Sunday 24 April 2016

Get Ready for Edible Landscaping!

Is your family health giving you nightmares in this age of genetically modified foods and increased usage of chemical fertilizers? Now is the time for you to consider edible landscaping. Don’t you think it is quite a delight, rather a blessing, to cook hot meals with garden-fresh and toxin-free produce for your loved ones every day of the year? Here are a few great ideas for you.

Design suggestions

A food garden need not be a boring patch of land. Start small and simple. Plan a mixture of food plants for variety on your plate. Keep your food garden happy and thriving with a layer of mulch, supplemented with organic fertilizers. 

Bear in mind that an edible landscape needs care and maintenance in terms of regular mulching, watering, feeding, weeding and pruning. Harvesting and preserving surplus are other chores you have to take care of.

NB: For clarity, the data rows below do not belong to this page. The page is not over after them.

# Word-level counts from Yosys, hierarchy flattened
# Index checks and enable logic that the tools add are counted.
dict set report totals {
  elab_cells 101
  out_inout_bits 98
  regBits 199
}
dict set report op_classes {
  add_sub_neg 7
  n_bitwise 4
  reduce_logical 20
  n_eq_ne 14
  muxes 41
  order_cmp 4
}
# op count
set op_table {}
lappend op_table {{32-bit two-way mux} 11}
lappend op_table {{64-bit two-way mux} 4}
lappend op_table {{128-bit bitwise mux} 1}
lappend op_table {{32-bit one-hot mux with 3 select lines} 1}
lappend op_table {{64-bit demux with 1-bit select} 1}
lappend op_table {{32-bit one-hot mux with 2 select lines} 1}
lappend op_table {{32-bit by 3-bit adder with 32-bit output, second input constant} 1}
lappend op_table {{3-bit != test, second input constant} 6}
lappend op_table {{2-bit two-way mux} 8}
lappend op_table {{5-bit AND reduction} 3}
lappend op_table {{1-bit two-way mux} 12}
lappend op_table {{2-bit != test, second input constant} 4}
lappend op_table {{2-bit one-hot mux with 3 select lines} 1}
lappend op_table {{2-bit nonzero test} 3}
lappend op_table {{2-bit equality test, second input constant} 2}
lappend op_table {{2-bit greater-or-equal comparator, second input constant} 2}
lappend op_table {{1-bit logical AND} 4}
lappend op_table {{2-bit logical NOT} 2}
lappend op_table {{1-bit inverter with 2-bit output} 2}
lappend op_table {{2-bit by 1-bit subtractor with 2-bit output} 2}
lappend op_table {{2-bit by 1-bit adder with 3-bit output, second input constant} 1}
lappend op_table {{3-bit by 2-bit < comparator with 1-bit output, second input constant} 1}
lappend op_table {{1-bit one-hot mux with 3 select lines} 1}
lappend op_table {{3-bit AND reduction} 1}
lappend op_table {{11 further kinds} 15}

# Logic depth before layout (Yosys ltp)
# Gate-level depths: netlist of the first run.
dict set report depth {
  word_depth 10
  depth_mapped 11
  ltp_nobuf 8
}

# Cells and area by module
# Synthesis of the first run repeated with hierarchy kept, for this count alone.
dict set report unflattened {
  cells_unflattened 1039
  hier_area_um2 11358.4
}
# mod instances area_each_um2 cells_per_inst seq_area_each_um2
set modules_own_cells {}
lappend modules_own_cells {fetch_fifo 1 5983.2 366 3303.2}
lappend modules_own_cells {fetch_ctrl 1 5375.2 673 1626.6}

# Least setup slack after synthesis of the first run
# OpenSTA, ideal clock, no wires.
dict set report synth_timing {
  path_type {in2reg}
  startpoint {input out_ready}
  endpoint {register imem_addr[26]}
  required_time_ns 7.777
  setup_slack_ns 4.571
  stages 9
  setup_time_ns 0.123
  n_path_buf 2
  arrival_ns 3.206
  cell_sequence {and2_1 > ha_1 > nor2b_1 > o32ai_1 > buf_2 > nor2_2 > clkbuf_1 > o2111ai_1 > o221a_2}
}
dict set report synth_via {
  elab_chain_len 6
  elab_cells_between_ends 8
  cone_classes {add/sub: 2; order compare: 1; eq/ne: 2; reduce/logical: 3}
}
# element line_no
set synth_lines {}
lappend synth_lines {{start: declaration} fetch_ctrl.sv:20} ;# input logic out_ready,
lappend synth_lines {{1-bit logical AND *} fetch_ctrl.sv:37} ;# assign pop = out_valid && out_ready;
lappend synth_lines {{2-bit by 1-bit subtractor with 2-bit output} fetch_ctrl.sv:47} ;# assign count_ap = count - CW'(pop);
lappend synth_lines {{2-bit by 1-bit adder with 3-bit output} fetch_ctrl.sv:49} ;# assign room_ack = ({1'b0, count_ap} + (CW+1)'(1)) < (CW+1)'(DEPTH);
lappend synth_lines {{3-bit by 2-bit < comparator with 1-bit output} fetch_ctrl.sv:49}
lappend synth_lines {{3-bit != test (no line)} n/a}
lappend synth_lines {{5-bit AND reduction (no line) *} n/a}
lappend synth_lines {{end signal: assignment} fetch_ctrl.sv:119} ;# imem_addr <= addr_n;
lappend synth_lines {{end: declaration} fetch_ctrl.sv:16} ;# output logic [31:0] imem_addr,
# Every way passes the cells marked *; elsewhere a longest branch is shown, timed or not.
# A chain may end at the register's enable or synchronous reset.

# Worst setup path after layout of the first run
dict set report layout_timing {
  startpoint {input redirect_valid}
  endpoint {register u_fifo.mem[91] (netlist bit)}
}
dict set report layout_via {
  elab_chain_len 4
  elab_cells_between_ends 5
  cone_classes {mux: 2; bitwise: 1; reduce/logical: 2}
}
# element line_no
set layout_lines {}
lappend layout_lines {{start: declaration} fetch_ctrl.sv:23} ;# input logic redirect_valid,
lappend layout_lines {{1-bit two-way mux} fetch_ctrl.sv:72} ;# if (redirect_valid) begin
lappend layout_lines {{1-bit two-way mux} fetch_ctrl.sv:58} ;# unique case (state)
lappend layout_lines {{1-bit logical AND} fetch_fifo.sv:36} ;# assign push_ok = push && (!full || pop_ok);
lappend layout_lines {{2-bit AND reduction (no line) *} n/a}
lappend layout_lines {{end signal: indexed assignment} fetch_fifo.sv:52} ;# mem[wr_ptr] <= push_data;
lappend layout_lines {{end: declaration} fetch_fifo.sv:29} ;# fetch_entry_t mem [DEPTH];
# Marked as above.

Before setting out to design your edible landscape, consider aspects like necessary growing conditions for the plants you pick, sunlight/part sun/shade, soil drainage, size of the plant when it reaches its maturity, the space it would take up, leaf size and color. Here is where you can consult with landscape specialists for better understanding and clear-cut designing.

Begin with herbs

To grow herbs, you can either set aside a small patch of land in your vegetable garden or fuse them into your landscape. Flowering perennials and herbs like rosemary, sage, thyme, basil, and oregano are a great combo for a blended look. Herbs also keep pests away.

Go green

Salad greens love cool and damp weather; so, spring is the right time for growing them. Keep the bed moist and lightly fertilized.

Grow baby greens, lettuce, spinach, chard or mustard. Intersperse them with edible flowers for a visual feast and wellness in your salad. 

Grow berries

Low-growing Alpine strawberries provide a great groundcover. Besides, you welcome wildlife into your yard. Strawberries grow best in full sun and in soil that drains well. Fruit shrubs like blueberries and elderberries produce delicious fruits. Blueberries flower in spring and bring on the colorful show in fall, apart from yielding luscious fruits.

Raise fruit trees 

Fruit trees require only minimal care. Select dwarf varieties rather than standard size. Choose varieties that grow well in your neighborhood, and yield harvest through the year. Most fruit trees grow well in full sun and love well-drained soil. Take care to deep soak them periodically to produce fruits full of flavor. 

Putting up a show of beautiful yellow foliage in fall, pear and plum trees bear fruits in summer. Cherry, apple and citrus fruits are among the easiest to grow.

Benefits you reap

You dish out plates of wholesome nutrition to your family every day.

Save on greengrocery bills.

No squandering energy on mowing lawns.

No carbon emissions from your mower; you breathe in pure air.

If you go in for drip irrigation, you cut down on water usage considerably, and in turn do your bit to preserve natural resources.

Say ‘goodbye’ to days’ old supermarket produce – rich in all kinds of preservatives and toxins – that travels 1500 miles on an average to reach your food cupboard. Three cheers to your own organic food that you eat fresh, grown in your own backyard!